#### Task requirements
Print nothing but the lines below starting at the line that holds "hold reg to" and ending at the line that holds "resized for setup,14,0", including both, each exactly as written.

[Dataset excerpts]
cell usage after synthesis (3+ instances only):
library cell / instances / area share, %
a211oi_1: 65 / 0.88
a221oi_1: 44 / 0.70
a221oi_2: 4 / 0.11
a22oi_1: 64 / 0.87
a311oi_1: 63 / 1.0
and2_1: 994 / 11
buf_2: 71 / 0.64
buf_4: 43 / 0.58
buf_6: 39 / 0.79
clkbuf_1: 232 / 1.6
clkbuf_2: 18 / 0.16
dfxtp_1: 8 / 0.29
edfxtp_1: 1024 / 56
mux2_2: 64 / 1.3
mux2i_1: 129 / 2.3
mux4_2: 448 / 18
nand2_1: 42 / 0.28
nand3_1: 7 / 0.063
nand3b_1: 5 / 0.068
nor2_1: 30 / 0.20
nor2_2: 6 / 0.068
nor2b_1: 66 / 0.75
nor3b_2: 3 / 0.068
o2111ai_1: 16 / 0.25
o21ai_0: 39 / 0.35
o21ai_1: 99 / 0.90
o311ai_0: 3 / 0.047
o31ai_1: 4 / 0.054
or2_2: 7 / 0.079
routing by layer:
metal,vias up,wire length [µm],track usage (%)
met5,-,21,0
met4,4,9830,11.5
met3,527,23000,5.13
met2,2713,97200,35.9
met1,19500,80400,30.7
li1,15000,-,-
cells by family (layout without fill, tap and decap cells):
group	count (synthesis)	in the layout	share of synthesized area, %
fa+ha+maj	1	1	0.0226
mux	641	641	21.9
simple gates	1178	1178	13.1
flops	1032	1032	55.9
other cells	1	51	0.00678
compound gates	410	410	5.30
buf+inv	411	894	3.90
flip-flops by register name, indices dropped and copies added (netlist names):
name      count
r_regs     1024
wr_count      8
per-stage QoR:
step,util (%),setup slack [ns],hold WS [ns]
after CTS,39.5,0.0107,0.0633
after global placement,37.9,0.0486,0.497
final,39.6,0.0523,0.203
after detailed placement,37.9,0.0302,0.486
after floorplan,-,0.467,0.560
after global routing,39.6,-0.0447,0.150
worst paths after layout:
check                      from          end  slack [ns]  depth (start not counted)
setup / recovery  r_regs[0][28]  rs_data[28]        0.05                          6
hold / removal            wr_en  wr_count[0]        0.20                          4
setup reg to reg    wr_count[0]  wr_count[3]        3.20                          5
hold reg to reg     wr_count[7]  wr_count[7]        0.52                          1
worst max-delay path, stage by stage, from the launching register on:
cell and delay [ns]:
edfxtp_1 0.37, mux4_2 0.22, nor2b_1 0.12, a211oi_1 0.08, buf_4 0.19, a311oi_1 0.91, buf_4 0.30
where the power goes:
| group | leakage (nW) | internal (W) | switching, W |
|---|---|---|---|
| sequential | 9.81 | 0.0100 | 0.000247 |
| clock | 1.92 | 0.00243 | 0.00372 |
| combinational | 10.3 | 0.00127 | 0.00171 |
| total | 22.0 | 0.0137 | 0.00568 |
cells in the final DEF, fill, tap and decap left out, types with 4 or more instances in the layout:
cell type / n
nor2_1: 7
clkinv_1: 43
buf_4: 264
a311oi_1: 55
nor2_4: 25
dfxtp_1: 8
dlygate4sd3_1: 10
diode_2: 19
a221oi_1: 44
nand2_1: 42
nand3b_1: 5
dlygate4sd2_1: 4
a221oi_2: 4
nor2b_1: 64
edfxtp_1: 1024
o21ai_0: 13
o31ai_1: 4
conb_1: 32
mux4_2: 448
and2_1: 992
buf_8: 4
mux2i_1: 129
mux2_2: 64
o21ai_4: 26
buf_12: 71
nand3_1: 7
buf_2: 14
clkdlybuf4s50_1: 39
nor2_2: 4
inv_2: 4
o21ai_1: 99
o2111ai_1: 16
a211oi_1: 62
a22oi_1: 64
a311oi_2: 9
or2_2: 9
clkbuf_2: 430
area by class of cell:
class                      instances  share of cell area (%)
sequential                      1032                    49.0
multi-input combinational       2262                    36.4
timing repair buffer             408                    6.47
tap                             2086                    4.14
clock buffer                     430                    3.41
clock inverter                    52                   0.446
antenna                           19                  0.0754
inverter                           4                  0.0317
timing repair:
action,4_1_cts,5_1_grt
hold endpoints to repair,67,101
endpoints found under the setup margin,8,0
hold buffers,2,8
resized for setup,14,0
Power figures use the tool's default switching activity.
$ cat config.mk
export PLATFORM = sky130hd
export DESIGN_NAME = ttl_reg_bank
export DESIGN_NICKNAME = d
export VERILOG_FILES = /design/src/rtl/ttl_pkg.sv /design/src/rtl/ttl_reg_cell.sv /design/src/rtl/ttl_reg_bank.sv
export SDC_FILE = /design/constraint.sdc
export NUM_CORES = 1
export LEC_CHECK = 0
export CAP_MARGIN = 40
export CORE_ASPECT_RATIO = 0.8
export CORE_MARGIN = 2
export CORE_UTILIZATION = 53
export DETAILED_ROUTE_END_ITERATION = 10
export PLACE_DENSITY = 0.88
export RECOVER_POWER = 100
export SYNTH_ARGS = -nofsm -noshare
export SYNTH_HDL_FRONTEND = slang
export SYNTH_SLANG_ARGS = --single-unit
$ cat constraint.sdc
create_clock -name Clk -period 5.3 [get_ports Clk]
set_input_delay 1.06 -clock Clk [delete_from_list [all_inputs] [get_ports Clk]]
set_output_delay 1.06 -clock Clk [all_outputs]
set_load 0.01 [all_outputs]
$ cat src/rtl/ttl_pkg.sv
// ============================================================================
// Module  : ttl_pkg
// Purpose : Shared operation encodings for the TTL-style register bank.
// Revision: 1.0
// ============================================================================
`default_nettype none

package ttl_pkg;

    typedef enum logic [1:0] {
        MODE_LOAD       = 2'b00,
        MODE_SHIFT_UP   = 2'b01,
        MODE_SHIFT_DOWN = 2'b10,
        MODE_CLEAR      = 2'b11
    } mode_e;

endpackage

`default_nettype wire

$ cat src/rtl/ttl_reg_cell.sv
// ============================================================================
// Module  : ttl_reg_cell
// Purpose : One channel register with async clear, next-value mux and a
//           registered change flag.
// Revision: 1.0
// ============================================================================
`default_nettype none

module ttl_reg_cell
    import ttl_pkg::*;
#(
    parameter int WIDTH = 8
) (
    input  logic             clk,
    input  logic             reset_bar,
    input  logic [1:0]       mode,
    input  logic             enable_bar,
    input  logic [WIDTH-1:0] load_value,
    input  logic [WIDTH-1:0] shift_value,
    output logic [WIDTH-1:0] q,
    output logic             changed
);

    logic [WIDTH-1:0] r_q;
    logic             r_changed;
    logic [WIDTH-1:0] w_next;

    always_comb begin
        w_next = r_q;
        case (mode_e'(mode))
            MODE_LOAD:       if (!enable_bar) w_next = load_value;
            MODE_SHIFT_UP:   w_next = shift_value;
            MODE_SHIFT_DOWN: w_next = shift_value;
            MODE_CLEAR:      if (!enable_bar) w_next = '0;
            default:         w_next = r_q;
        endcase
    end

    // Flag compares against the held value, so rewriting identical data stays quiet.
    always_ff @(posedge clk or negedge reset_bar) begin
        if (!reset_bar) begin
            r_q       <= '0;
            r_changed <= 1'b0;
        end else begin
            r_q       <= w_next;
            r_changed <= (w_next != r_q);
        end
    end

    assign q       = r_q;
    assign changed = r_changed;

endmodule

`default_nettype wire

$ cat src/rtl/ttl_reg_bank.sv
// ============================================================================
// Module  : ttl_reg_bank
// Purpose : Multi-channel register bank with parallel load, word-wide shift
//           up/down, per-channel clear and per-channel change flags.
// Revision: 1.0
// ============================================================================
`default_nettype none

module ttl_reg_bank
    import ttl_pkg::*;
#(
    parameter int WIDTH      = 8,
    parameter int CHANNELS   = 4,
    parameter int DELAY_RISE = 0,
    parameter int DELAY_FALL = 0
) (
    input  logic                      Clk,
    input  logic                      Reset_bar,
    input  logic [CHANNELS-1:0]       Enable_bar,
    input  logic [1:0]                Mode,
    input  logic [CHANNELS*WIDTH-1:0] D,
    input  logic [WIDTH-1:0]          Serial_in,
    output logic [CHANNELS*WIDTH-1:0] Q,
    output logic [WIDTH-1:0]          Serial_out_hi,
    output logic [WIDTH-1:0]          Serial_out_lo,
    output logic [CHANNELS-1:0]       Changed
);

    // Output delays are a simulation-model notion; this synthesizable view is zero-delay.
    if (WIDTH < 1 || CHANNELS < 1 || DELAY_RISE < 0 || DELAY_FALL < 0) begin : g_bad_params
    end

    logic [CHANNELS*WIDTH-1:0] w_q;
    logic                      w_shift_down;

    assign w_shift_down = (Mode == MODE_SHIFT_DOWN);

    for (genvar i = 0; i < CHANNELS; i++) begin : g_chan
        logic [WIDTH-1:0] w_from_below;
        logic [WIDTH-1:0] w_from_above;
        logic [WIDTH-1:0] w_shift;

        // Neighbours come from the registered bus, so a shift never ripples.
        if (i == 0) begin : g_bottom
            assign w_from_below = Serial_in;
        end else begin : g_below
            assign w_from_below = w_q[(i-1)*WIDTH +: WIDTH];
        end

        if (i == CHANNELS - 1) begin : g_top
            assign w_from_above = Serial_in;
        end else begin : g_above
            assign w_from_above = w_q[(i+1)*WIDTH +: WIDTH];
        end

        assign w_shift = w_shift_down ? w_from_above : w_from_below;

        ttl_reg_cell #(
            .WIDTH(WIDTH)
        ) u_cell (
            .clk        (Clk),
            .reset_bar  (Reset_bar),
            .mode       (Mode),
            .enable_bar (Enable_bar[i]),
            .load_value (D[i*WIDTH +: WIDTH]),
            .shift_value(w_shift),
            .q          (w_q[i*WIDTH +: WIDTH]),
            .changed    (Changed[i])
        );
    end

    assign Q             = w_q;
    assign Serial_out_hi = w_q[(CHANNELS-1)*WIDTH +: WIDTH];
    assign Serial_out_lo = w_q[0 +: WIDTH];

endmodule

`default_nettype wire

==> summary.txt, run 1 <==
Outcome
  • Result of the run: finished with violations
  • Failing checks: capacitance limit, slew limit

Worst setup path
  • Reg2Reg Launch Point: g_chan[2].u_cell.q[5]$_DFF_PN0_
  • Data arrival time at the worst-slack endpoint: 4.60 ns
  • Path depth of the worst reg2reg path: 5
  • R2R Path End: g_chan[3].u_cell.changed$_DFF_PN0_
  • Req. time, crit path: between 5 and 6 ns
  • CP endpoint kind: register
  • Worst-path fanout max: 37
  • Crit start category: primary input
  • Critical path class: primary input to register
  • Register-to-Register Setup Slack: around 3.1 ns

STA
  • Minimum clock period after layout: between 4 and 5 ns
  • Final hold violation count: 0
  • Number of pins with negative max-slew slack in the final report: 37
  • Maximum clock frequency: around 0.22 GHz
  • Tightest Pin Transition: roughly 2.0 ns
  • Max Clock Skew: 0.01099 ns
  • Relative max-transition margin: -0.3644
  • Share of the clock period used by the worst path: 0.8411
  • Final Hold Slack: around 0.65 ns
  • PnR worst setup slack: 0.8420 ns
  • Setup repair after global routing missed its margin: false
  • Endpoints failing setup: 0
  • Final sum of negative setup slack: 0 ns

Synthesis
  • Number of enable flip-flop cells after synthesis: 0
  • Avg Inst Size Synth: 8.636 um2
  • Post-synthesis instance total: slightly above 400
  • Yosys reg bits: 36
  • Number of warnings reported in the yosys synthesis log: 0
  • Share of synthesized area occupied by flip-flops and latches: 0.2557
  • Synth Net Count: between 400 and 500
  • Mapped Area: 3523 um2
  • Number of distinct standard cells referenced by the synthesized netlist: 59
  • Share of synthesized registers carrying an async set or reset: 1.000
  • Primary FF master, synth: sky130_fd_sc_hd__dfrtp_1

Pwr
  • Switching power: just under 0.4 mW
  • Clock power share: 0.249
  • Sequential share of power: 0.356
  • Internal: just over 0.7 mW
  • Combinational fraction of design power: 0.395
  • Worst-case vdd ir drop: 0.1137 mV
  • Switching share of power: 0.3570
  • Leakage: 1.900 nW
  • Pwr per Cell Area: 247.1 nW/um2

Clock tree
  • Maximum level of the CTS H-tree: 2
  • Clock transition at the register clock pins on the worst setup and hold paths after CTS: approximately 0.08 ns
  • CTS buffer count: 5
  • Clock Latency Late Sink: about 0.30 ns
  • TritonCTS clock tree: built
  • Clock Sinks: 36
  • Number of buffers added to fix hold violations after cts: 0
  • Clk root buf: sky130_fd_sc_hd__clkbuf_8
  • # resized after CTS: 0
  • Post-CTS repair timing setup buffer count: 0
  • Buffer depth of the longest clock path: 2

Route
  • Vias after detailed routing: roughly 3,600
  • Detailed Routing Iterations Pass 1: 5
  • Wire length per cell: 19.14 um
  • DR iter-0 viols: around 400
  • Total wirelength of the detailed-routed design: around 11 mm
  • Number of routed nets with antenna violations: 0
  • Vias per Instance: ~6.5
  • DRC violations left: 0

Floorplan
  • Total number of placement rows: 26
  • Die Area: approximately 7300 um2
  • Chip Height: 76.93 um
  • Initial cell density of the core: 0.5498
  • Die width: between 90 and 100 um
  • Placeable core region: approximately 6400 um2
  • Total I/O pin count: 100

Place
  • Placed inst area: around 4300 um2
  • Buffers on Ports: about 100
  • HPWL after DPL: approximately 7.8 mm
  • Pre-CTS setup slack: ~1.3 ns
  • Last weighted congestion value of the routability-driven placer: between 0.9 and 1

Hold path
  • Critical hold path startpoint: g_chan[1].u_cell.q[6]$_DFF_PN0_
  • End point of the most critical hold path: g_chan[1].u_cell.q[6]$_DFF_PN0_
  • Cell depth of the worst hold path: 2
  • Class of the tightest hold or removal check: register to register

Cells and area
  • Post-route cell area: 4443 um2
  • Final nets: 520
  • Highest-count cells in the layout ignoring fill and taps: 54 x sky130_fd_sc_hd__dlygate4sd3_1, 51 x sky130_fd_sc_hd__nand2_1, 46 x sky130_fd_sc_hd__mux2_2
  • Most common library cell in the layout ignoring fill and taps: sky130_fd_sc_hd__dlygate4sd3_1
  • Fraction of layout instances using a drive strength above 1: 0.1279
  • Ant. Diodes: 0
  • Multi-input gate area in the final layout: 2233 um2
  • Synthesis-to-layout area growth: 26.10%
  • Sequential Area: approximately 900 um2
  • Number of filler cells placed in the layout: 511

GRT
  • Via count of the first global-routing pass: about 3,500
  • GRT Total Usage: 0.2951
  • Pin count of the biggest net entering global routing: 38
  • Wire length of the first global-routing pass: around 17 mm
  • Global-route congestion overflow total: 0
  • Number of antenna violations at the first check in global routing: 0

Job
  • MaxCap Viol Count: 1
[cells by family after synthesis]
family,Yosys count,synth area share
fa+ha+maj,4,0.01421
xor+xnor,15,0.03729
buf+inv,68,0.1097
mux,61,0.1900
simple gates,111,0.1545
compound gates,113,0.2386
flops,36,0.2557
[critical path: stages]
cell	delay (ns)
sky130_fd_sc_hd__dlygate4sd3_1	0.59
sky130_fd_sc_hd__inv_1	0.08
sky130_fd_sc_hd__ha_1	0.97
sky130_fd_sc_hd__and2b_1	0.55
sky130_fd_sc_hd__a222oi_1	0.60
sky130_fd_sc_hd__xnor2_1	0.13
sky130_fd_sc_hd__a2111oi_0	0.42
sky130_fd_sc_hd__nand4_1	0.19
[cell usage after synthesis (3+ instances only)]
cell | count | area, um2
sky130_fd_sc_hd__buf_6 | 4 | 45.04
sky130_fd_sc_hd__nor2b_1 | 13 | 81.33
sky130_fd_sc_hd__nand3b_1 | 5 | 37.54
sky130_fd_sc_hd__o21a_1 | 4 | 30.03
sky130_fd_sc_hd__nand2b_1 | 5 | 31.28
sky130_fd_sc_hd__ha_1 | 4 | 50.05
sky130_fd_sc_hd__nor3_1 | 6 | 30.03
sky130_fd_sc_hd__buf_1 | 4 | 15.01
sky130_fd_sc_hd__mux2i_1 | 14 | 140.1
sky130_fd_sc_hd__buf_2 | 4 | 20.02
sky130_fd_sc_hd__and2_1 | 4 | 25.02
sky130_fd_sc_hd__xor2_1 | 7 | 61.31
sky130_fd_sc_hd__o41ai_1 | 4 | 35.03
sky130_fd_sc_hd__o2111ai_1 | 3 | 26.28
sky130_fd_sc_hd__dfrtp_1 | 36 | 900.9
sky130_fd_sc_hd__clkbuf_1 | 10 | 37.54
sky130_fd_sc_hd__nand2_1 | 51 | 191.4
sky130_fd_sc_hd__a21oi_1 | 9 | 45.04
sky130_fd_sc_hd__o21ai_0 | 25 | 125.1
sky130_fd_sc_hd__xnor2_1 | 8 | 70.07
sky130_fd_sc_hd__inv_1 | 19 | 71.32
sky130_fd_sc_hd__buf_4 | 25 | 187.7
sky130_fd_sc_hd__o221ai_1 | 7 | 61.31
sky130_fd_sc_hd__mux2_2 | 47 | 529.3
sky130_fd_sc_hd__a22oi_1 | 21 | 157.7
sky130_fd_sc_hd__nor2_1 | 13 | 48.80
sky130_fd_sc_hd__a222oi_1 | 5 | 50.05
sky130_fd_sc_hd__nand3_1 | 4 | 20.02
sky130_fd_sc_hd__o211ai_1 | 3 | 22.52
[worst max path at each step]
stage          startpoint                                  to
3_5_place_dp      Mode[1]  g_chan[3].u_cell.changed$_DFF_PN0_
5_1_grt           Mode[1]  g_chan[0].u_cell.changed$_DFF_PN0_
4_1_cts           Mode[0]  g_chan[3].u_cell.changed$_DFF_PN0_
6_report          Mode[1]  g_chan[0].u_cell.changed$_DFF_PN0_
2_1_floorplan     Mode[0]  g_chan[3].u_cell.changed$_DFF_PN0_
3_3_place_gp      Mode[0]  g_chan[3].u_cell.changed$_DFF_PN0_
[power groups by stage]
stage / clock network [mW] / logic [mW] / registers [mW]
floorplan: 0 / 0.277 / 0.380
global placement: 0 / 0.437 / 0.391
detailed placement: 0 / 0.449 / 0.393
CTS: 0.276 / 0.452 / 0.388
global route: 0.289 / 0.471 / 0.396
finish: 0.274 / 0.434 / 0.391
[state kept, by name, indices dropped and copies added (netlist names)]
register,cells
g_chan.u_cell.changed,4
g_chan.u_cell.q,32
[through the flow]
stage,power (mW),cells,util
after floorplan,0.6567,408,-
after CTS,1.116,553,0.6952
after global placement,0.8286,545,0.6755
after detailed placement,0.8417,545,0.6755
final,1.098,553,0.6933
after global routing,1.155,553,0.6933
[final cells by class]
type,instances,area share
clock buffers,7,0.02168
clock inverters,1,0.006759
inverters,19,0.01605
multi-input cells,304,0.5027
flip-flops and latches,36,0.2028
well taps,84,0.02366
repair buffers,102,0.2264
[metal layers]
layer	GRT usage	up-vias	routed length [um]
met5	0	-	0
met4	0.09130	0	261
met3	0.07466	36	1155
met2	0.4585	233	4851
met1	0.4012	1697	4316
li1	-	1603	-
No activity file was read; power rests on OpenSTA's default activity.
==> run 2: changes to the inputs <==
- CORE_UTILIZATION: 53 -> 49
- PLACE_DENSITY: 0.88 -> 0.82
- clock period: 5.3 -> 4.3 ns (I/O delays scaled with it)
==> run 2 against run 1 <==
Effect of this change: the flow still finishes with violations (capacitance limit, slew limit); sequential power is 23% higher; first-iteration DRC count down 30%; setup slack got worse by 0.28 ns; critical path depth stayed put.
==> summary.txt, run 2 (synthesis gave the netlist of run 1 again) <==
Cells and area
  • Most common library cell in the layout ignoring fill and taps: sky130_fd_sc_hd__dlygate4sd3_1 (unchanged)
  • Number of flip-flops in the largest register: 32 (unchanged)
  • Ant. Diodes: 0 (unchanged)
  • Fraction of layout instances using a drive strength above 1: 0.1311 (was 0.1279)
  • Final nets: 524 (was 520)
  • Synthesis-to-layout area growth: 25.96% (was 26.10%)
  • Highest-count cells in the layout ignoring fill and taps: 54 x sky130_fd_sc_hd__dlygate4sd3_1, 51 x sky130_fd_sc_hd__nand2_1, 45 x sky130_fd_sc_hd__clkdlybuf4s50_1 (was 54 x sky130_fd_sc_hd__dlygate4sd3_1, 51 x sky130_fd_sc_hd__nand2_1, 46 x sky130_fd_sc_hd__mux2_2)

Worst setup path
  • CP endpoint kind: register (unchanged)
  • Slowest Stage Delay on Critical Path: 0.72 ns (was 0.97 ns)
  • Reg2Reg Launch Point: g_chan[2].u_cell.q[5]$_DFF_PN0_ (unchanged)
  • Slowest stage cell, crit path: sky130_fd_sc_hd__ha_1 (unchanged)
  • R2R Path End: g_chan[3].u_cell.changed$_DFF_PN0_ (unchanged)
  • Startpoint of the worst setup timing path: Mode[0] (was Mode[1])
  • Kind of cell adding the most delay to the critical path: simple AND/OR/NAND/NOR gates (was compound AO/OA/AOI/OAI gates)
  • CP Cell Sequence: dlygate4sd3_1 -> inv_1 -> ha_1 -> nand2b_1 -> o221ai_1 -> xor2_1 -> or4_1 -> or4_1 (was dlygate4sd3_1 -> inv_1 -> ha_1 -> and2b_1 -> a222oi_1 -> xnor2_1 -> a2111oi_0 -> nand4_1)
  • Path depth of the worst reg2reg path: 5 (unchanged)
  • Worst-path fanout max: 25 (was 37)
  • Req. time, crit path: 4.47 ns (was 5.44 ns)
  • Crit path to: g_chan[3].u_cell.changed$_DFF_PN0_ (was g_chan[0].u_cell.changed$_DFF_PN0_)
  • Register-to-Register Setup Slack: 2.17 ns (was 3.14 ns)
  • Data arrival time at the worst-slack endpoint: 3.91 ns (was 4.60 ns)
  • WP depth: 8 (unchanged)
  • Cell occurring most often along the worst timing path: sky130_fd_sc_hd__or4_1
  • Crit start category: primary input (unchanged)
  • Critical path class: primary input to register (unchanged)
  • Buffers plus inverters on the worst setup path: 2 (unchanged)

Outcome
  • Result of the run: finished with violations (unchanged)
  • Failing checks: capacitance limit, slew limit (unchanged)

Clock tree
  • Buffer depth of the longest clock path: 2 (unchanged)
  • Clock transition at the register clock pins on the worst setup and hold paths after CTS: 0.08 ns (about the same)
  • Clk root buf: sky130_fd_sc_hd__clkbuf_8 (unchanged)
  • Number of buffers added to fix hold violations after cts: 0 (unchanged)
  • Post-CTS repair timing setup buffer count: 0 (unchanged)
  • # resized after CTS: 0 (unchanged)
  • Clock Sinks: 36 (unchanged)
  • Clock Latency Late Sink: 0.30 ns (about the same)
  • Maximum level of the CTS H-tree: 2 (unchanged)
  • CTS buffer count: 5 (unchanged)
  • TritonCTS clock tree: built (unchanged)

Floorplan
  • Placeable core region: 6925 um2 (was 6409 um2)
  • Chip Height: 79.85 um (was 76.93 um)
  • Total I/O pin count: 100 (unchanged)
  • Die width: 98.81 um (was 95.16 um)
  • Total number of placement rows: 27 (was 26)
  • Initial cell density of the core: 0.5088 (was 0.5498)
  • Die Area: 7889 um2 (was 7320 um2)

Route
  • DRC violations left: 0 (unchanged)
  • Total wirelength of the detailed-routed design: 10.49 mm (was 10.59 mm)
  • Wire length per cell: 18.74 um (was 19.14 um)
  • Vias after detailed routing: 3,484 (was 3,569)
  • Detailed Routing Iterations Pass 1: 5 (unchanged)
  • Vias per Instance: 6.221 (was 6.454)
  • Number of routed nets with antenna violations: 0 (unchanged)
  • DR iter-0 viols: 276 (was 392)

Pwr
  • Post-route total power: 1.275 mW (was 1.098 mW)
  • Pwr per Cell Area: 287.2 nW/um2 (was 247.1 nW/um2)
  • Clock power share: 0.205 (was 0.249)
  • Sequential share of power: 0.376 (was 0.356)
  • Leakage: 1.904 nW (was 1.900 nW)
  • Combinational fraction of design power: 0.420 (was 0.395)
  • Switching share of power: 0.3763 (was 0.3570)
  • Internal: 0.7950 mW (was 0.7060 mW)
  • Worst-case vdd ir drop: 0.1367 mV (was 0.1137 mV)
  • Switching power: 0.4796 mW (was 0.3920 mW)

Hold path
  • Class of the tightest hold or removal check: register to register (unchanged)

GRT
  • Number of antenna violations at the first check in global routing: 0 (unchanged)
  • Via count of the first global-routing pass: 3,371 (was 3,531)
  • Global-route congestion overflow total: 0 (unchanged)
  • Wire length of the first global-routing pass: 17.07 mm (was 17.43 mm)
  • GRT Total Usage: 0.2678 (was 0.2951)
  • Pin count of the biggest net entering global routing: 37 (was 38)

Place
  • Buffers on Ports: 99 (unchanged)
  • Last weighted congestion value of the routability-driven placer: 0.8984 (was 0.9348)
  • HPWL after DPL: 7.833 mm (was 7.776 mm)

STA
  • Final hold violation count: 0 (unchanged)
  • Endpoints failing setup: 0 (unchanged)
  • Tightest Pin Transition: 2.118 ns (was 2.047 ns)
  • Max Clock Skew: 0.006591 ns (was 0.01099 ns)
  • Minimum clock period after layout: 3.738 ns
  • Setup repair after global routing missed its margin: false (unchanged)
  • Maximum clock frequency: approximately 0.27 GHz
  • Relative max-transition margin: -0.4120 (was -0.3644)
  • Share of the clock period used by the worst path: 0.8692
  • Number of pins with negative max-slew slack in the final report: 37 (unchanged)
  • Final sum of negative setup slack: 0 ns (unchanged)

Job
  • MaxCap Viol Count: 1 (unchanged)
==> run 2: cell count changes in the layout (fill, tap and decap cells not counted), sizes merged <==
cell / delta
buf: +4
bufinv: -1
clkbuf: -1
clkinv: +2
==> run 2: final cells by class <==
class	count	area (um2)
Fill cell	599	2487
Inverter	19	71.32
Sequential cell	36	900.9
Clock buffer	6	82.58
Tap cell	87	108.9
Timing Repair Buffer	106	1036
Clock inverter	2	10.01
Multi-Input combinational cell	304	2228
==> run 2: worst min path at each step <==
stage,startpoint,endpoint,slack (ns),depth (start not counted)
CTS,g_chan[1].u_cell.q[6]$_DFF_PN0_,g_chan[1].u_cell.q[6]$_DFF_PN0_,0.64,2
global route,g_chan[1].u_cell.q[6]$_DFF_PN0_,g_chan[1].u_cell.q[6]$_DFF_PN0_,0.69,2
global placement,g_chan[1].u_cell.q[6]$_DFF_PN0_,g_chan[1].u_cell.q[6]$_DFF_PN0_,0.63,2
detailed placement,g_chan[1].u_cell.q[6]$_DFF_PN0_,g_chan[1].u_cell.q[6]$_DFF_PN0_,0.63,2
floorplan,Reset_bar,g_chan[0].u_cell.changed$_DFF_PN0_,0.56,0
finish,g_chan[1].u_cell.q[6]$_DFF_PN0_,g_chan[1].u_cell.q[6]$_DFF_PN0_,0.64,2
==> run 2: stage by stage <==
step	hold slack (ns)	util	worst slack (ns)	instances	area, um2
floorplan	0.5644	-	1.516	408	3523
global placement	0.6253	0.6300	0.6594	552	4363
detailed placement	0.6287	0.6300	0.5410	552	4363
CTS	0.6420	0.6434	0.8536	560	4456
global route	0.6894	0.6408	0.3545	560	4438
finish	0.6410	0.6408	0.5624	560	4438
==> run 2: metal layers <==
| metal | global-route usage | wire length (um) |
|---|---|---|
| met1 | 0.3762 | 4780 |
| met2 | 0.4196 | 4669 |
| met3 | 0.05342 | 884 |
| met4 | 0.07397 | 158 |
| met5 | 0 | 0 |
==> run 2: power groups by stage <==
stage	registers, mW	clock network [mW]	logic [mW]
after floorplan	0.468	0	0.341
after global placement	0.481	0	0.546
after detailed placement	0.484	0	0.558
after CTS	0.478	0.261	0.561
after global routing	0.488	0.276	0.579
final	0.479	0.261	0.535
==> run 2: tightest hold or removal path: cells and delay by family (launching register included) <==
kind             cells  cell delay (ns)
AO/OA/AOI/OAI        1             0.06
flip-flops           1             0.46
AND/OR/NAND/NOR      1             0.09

#### Solution below
hold reg to reg     wr_count[7]  wr_count[7]        0.52                          1
worst max-delay path, stage by stage, from the launching register on:
cell and delay [ns]:
edfxtp_1 0.37, mux4_2 0.22, nor2b_1 0.12, a211oi_1 0.08, buf_4 0.19, a311oi_1 0.91, buf_4 0.30
where the power goes:
| group | leakage (nW) | internal (W) | switching, W |
|---|---|---|---|
| sequential | 9.81 | 0.0100 | 0.000247 |
| clock | 1.92 | 0.00243 | 0.00372 |
| combinational | 10.3 | 0.00127 | 0.00171 |
| total | 22.0 | 0.0137 | 0.00568 |
cells in the final DEF, fill, tap and decap left out, types with 4 or more instances in the layout:
cell type / n
nor2_1: 7
clkinv_1: 43
buf_4: 264
a311oi_1: 55
nor2_4: 25
dfxtp_1: 8
dlygate4sd3_1: 10
diode_2: 19
a221oi_1: 44
nand2_1: 42
nand3b_1: 5
dlygate4sd2_1: 4
a221oi_2: 4
nor2b_1: 64
edfxtp_1: 1024
o21ai_0: 13
o31ai_1: 4
conb_1: 32
mux4_2: 448
and2_1: 992
buf_8: 4
mux2i_1: 129
mux2_2: 64
o21ai_4: 26
buf_12: 71
nand3_1: 7
buf_2: 14
clkdlybuf4s50_1: 39
nor2_2: 4
inv_2: 4
o21ai_1: 99
o2111ai_1: 16
a211oi_1: 62
a22oi_1: 64
a311oi_2: 9
or2_2: 9
clkbuf_2: 430
area by class of cell:
class                      instances  share of cell area (%)
sequential                      1032                    49.0
multi-input combinational       2262                    36.4
timing repair buffer             408                    6.47
tap                             2086                    4.14
clock buffer                     430                    3.41
clock inverter                    52                   0.446
antenna                           19                  0.0754
inverter                           4                  0.0317
timing repair:
action,4_1_cts,5_1_grt
hold endpoints to repair,67,101
endpoints found under the setup margin,8,0
hold buffers,2,8
resized for setup,14,0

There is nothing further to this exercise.